## Your task:
Nothing but the lines below between the line holding "AO/OA/AOI/OAI | 172 |" and the line holding "1289 | 1830 |", inclusive, should appear in the answer, each set down exactly.

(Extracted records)
────────

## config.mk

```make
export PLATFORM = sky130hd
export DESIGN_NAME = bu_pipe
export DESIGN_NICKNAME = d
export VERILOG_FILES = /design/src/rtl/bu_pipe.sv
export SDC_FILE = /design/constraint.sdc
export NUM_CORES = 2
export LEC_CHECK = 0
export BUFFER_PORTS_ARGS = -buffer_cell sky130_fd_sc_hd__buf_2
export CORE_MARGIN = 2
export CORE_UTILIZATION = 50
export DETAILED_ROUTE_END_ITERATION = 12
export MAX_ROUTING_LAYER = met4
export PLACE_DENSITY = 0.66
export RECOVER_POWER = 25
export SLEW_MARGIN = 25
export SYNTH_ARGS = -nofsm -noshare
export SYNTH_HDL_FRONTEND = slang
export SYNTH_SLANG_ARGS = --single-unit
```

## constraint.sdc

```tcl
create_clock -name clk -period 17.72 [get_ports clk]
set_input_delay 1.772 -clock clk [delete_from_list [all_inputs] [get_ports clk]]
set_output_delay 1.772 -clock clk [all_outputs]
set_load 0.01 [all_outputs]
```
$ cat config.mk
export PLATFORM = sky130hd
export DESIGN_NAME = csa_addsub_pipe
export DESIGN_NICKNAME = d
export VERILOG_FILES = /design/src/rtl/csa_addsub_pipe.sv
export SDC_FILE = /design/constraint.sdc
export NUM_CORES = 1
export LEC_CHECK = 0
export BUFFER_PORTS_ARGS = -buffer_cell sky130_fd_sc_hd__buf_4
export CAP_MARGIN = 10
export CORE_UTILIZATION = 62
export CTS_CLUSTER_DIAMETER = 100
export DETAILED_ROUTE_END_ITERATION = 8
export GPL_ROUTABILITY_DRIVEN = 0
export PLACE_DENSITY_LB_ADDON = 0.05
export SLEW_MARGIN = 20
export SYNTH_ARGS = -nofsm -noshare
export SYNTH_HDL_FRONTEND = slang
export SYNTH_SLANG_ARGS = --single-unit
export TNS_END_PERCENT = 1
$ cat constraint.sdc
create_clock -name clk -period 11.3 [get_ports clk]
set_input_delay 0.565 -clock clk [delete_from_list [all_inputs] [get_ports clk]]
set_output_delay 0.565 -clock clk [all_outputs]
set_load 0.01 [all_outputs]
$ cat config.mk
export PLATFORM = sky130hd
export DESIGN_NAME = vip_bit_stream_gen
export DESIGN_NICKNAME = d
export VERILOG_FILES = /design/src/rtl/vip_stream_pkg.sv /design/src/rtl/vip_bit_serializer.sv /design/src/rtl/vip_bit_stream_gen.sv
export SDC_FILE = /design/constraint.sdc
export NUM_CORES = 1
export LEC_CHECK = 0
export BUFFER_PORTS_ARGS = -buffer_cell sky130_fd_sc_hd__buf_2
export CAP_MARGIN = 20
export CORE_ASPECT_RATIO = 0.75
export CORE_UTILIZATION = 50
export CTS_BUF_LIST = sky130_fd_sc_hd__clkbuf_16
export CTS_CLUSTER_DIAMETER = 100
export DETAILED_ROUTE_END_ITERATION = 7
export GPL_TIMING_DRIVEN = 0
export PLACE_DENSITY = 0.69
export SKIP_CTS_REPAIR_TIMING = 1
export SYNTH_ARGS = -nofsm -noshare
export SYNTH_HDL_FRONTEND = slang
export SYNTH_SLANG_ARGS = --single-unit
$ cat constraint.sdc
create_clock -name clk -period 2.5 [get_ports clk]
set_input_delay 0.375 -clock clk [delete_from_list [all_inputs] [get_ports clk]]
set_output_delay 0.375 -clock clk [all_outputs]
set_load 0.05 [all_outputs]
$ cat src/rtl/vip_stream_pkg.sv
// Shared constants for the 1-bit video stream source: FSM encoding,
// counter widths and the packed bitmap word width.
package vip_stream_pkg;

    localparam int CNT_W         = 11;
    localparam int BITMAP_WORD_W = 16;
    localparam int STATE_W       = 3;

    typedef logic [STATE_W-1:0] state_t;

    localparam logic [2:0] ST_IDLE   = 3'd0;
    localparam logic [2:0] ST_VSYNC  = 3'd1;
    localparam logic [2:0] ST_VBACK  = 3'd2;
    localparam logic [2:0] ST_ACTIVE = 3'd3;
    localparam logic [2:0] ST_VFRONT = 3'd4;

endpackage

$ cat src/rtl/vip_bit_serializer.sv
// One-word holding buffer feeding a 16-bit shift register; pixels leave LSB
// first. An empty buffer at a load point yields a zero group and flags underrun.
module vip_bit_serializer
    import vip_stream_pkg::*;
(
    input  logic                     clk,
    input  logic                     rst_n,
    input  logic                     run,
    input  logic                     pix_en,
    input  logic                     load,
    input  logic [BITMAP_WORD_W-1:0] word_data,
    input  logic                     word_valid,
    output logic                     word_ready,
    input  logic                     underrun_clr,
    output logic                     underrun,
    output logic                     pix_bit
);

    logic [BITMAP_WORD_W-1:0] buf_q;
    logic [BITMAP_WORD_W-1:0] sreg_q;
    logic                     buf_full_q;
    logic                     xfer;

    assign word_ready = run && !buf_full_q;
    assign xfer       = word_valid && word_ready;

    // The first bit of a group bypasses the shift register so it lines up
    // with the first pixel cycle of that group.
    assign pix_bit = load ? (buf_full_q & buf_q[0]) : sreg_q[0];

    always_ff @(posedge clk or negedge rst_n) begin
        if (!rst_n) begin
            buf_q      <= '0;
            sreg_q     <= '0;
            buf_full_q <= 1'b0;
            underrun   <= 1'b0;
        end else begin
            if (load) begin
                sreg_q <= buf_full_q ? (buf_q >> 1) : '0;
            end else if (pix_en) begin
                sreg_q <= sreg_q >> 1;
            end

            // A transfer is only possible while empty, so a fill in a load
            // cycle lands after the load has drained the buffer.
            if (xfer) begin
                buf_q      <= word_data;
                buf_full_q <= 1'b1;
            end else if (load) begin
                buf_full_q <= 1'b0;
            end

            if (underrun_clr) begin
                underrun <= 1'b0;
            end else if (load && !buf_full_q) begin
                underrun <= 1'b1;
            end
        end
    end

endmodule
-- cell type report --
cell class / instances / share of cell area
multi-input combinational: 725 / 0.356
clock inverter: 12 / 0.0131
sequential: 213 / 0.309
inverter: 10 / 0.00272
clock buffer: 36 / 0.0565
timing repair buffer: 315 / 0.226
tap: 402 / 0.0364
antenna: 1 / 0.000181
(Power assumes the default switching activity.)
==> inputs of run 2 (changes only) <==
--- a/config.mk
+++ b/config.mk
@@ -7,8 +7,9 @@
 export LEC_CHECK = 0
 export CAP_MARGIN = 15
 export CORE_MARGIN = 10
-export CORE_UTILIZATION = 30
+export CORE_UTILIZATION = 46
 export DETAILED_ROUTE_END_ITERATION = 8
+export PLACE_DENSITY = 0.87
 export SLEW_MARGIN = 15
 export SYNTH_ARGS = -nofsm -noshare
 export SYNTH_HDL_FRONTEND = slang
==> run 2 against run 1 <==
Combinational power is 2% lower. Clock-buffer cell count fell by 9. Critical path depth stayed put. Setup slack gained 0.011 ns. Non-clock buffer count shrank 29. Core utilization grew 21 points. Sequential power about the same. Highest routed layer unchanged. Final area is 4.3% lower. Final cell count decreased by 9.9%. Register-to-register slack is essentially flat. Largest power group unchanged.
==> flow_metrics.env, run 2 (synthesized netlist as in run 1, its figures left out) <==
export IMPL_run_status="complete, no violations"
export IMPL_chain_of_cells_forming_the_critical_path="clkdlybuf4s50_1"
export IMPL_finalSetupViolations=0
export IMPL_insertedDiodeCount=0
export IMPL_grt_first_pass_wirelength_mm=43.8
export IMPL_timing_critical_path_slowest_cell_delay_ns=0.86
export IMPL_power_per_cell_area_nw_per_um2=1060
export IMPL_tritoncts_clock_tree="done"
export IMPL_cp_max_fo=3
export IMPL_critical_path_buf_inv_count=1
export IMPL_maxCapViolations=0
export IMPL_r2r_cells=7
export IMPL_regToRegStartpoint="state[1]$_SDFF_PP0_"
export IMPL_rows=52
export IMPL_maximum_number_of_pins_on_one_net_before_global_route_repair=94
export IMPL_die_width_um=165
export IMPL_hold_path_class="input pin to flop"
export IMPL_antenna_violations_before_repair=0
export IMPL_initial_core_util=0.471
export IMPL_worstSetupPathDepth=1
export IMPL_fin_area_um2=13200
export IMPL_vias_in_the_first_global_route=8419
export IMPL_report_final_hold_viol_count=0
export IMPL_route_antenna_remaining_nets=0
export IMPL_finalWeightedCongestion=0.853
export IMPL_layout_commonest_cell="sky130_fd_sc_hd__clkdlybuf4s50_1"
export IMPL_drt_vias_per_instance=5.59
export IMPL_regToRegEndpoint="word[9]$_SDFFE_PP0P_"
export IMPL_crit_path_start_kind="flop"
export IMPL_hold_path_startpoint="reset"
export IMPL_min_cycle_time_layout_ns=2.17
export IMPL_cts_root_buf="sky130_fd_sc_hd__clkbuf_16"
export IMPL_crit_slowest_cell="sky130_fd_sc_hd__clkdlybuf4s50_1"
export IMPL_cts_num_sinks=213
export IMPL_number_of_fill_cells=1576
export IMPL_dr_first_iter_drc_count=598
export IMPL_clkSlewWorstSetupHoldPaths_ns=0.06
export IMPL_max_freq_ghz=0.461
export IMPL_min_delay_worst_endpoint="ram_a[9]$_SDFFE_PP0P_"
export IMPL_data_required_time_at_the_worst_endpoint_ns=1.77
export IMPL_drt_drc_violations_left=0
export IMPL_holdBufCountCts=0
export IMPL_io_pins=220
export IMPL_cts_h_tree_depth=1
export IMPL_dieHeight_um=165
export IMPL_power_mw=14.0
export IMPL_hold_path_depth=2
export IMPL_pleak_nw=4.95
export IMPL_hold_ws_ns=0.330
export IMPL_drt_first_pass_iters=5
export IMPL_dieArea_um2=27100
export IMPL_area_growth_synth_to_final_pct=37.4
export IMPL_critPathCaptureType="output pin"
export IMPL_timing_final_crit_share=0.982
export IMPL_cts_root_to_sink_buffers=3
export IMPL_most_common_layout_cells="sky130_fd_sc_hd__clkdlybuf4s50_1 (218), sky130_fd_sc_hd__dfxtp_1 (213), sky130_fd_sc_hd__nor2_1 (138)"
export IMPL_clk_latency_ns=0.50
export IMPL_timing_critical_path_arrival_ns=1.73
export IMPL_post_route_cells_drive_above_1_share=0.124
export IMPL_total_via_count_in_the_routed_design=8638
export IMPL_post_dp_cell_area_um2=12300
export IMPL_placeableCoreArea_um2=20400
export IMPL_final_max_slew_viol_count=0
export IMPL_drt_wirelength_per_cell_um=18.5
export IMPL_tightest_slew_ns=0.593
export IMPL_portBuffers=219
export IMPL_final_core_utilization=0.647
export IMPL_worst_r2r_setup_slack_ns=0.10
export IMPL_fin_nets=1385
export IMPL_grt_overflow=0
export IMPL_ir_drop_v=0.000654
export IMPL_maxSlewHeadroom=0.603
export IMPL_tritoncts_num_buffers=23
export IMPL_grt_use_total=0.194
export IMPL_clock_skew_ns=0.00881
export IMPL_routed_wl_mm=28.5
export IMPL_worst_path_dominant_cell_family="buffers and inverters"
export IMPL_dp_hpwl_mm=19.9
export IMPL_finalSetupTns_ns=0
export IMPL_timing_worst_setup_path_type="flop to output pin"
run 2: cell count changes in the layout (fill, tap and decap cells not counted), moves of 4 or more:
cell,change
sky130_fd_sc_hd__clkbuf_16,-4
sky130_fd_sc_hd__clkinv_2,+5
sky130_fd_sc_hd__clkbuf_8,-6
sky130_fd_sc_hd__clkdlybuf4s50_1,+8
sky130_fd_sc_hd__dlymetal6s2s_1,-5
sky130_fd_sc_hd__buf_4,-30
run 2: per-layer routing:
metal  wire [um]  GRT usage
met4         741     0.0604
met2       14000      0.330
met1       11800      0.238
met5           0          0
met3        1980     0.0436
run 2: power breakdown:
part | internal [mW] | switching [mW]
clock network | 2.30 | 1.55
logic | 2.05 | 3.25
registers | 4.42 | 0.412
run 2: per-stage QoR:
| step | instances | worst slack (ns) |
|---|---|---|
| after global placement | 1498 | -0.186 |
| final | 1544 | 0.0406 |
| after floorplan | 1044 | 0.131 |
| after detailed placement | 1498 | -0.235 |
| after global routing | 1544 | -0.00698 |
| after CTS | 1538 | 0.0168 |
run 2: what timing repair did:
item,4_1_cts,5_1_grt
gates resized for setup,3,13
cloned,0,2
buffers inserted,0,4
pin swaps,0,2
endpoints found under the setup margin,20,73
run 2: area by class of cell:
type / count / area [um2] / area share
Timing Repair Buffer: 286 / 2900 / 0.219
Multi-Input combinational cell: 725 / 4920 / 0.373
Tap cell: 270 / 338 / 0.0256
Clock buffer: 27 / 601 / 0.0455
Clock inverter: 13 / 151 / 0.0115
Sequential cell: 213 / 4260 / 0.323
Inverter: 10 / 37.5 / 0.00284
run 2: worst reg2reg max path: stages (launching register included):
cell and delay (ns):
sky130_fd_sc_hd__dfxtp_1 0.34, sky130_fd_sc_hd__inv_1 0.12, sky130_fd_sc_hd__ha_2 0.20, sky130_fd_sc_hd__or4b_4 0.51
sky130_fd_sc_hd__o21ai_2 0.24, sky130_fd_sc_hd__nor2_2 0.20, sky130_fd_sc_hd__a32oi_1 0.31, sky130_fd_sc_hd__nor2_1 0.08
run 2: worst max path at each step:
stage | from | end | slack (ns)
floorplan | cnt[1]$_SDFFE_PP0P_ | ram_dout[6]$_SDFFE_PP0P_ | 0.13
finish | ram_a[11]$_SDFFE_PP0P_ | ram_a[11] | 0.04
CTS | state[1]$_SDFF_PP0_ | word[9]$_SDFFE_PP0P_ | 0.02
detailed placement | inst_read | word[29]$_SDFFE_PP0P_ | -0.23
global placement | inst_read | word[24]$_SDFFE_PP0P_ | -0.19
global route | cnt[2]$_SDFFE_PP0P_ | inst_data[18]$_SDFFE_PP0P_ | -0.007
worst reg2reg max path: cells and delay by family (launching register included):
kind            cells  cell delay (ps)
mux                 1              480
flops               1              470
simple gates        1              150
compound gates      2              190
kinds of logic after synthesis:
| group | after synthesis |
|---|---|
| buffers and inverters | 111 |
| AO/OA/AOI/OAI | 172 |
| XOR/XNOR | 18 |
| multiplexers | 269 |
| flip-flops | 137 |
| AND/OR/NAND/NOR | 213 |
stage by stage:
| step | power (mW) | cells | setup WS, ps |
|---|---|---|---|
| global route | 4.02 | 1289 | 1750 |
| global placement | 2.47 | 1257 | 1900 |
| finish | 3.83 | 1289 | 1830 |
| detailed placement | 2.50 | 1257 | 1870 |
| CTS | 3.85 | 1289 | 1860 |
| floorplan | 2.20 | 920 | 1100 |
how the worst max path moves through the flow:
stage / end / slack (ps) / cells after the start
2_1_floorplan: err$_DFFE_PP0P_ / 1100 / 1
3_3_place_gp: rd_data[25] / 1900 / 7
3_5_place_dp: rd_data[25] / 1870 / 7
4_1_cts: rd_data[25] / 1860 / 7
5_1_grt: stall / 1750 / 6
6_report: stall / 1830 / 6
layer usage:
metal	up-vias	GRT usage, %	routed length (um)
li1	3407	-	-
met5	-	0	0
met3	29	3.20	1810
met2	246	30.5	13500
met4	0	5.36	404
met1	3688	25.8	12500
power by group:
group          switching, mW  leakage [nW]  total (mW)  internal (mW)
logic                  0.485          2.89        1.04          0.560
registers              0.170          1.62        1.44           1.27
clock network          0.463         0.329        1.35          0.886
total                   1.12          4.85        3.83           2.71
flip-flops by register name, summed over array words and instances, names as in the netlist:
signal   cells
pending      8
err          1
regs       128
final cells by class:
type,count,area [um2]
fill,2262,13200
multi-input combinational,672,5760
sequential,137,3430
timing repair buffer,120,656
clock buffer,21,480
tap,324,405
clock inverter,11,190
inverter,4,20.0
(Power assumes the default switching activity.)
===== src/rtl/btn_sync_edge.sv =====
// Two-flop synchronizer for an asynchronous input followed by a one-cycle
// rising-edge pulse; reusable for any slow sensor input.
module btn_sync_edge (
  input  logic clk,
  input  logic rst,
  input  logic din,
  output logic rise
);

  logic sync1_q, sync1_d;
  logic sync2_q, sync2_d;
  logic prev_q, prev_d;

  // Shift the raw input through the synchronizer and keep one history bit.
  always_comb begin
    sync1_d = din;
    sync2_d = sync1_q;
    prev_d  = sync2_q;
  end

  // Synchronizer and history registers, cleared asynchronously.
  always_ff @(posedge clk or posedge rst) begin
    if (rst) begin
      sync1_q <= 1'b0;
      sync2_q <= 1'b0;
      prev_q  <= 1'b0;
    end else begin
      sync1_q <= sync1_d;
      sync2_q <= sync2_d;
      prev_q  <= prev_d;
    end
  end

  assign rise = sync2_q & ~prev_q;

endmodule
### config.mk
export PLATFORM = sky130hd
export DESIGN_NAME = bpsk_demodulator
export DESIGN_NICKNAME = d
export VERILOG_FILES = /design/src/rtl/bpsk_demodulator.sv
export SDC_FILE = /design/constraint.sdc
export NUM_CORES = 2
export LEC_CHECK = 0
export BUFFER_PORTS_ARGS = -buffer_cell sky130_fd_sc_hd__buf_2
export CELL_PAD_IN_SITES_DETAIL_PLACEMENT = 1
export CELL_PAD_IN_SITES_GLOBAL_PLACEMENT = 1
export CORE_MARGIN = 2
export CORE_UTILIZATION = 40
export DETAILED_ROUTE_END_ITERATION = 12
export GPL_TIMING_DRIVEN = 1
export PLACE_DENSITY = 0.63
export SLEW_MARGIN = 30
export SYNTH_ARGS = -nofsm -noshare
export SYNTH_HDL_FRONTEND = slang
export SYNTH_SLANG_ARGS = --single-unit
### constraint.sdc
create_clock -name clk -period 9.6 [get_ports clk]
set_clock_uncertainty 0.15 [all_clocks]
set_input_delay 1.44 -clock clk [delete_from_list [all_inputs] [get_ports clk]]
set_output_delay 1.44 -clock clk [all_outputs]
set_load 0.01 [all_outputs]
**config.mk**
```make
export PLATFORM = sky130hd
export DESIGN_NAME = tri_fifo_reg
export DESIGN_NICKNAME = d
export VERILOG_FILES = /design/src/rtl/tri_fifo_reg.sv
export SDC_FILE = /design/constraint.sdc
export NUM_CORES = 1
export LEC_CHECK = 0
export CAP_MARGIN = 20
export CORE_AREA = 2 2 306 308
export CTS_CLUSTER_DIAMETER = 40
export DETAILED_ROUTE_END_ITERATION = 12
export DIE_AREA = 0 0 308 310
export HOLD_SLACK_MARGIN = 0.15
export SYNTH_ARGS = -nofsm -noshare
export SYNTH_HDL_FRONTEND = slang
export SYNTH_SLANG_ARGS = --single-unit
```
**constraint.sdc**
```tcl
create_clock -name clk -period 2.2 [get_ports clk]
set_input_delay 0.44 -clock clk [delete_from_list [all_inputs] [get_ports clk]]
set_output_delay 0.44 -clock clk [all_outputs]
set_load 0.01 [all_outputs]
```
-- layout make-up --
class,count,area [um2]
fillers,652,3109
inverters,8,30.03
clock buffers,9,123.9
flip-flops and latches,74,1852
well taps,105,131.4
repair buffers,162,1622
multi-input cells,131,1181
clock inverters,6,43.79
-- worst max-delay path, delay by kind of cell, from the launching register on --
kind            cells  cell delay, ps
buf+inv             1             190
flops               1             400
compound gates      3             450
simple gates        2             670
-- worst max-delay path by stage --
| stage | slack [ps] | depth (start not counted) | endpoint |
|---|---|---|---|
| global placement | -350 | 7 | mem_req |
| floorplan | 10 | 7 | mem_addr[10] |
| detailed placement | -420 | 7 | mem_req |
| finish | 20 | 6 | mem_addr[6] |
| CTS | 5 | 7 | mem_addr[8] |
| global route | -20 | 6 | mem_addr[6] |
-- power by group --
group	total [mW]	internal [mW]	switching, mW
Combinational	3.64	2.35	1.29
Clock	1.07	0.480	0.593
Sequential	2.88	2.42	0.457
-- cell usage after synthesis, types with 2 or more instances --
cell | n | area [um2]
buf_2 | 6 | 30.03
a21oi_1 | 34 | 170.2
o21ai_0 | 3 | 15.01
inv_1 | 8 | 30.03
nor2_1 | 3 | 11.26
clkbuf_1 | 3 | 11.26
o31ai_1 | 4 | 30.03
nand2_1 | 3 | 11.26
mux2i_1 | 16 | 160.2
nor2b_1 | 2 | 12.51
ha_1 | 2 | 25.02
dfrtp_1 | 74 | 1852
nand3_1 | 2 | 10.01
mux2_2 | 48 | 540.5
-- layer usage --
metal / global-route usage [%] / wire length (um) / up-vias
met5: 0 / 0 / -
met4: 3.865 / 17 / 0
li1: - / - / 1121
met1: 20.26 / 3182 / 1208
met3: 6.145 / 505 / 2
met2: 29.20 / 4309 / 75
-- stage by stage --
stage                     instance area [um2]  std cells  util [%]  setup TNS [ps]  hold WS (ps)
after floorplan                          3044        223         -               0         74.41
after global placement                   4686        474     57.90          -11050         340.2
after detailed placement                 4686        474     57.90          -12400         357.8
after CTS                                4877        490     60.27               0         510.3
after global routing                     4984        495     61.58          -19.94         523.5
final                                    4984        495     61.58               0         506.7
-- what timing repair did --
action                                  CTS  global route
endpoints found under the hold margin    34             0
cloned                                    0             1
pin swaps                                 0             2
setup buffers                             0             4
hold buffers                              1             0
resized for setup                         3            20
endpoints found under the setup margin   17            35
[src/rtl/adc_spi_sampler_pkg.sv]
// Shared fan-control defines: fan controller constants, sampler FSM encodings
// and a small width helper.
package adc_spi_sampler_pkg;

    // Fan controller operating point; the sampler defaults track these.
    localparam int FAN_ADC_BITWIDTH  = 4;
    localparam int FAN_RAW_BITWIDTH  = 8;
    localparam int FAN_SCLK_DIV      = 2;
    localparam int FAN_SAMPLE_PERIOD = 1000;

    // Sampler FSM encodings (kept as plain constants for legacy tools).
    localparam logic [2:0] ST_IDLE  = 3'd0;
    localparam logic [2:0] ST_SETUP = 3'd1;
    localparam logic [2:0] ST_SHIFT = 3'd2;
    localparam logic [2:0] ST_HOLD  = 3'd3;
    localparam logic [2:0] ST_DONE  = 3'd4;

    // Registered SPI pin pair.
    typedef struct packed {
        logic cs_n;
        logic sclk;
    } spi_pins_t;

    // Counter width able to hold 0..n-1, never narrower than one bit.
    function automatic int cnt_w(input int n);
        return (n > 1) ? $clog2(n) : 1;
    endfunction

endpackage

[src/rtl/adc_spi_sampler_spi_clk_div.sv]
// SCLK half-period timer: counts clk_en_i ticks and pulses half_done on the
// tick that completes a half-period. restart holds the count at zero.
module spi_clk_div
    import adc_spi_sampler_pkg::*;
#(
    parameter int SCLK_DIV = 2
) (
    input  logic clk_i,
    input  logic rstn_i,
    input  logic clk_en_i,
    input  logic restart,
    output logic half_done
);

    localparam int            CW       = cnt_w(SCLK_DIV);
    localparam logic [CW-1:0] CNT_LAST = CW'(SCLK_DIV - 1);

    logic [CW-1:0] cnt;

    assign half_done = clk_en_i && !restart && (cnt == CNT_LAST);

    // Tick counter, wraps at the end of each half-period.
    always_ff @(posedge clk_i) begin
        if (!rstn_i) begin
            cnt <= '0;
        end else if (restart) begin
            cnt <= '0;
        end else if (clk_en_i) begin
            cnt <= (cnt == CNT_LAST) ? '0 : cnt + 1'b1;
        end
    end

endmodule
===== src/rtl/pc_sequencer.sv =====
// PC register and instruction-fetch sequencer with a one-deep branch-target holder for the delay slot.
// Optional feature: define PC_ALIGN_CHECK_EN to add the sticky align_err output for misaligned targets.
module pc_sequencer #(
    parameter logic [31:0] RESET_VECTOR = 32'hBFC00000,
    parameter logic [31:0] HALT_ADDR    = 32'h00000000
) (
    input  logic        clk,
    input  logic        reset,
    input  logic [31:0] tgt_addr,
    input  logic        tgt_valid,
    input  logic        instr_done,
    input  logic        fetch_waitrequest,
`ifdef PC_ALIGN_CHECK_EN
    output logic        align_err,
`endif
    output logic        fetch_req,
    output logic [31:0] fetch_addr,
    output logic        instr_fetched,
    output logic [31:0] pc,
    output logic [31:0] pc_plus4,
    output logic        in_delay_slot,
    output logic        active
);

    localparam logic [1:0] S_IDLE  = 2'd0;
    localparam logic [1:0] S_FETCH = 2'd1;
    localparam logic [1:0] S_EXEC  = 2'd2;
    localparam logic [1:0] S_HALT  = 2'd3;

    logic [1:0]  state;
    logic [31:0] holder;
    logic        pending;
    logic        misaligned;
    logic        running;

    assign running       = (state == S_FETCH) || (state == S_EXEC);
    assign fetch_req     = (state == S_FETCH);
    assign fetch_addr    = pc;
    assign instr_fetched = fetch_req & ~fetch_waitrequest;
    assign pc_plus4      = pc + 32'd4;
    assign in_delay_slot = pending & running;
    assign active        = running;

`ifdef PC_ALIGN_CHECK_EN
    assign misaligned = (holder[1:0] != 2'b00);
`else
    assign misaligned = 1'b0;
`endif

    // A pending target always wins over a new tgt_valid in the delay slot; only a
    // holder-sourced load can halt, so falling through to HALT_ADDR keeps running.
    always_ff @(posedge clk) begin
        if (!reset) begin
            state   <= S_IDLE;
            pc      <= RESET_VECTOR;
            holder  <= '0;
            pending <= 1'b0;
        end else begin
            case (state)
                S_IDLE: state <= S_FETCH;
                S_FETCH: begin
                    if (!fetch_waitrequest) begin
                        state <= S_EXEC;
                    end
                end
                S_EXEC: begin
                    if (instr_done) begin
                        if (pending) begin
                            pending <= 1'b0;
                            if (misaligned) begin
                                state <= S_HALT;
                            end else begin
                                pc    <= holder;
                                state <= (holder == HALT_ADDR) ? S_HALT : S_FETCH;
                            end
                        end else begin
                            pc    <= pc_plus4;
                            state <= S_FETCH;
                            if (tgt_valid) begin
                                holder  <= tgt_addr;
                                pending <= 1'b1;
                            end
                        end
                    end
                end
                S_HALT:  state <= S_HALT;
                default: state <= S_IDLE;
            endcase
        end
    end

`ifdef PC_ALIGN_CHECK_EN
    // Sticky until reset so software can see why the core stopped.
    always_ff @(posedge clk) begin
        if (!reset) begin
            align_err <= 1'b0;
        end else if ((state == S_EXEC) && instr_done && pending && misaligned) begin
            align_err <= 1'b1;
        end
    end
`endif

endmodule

────────

## Expected answer:
| AO/OA/AOI/OAI | 172 |
| XOR/XNOR | 18 |
| multiplexers | 269 |
| flip-flops | 137 |
| AND/OR/NAND/NOR | 213 |
stage by stage:
| step | power (mW) | cells | setup WS, ps |
|---|---|---|---|
| global route | 4.02 | 1289 | 1750 |
| global placement | 2.47 | 1257 | 1900 |
| finish | 3.83 | 1289 | 1830 |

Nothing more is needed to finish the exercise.